** Stored data entries **
-- Opening Marker --

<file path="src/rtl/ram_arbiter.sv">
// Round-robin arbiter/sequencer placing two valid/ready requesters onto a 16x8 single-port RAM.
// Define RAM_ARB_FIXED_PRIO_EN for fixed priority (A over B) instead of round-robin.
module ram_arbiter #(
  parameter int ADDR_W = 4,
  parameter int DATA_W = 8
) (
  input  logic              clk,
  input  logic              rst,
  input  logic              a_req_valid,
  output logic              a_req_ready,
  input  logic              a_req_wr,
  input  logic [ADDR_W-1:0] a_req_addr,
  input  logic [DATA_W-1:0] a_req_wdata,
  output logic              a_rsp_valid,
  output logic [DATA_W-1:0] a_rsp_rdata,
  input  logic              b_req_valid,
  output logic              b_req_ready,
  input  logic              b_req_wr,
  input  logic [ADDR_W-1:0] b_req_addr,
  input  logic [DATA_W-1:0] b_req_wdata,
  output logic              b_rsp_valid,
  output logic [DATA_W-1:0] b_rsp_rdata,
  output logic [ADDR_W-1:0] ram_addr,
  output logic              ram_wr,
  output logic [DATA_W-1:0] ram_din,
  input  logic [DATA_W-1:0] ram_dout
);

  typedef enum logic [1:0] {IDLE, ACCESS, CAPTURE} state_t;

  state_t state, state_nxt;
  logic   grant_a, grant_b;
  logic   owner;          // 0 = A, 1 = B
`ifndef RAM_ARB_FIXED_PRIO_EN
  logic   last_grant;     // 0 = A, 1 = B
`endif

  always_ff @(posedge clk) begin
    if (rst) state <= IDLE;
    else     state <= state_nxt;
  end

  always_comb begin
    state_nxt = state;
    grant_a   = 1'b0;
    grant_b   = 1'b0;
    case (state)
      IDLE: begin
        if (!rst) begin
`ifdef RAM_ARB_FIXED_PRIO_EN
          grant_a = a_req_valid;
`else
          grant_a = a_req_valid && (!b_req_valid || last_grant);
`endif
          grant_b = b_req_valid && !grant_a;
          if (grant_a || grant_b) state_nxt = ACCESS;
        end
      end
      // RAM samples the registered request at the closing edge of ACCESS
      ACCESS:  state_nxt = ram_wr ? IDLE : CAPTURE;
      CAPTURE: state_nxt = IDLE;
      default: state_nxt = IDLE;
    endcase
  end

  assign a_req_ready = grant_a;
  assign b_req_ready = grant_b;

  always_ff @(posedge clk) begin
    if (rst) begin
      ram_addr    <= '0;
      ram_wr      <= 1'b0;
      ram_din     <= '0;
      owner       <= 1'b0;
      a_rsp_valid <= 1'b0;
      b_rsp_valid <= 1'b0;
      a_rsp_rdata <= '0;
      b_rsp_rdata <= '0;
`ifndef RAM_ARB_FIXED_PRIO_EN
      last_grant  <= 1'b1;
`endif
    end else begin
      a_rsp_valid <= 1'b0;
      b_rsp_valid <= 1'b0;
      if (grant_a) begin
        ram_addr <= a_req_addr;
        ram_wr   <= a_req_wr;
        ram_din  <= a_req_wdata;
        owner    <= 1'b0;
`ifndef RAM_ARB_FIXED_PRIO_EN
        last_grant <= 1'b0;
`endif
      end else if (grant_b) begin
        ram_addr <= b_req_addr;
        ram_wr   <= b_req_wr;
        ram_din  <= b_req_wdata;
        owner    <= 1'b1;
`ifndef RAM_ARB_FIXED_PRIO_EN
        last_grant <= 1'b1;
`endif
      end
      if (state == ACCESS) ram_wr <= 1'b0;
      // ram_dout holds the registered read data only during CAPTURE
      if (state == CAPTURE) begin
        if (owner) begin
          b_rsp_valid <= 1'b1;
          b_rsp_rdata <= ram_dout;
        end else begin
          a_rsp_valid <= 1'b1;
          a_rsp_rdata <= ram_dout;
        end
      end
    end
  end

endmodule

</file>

-- Closing Marker --

** Assignment **
What the task asks for is a word-for-word repeat of the lines above, from the first through the one containing "output logic [ADDR_W-1:0]".

** Answer to this task **
<file path="src/rtl/ram_arbiter.sv">
// Round-robin arbiter/sequencer placing two valid/ready requesters onto a 16x8 single-port RAM.
// Define RAM_ARB_FIXED_PRIO_EN for fixed priority (A over B) instead of round-robin.
module ram_arbiter #(
  parameter int ADDR_W = 4,
  parameter int DATA_W = 8
) (
  input  logic              clk,
  input  logic              rst,
  input  logic              a_req_valid,
  output logic              a_req_ready,
  input  logic              a_req_wr,
  input  logic [ADDR_W-1:0] a_req_addr,
  input  logic [DATA_W-1:0] a_req_wdata,
  output logic              a_rsp_valid,
  output logic [DATA_W-1:0] a_rsp_rdata,
  input  logic              b_req_valid,
  output logic              b_req_ready,
  input  logic              b_req_wr,
  input  logic [ADDR_W-1:0] b_req_addr,
  input  logic [DATA_W-1:0] b_req_wdata,
  output logic              b_rsp_valid,
  output logic [DATA_W-1:0] b_rsp_rdata,
  output logic [ADDR_W-1:0] ram_addr,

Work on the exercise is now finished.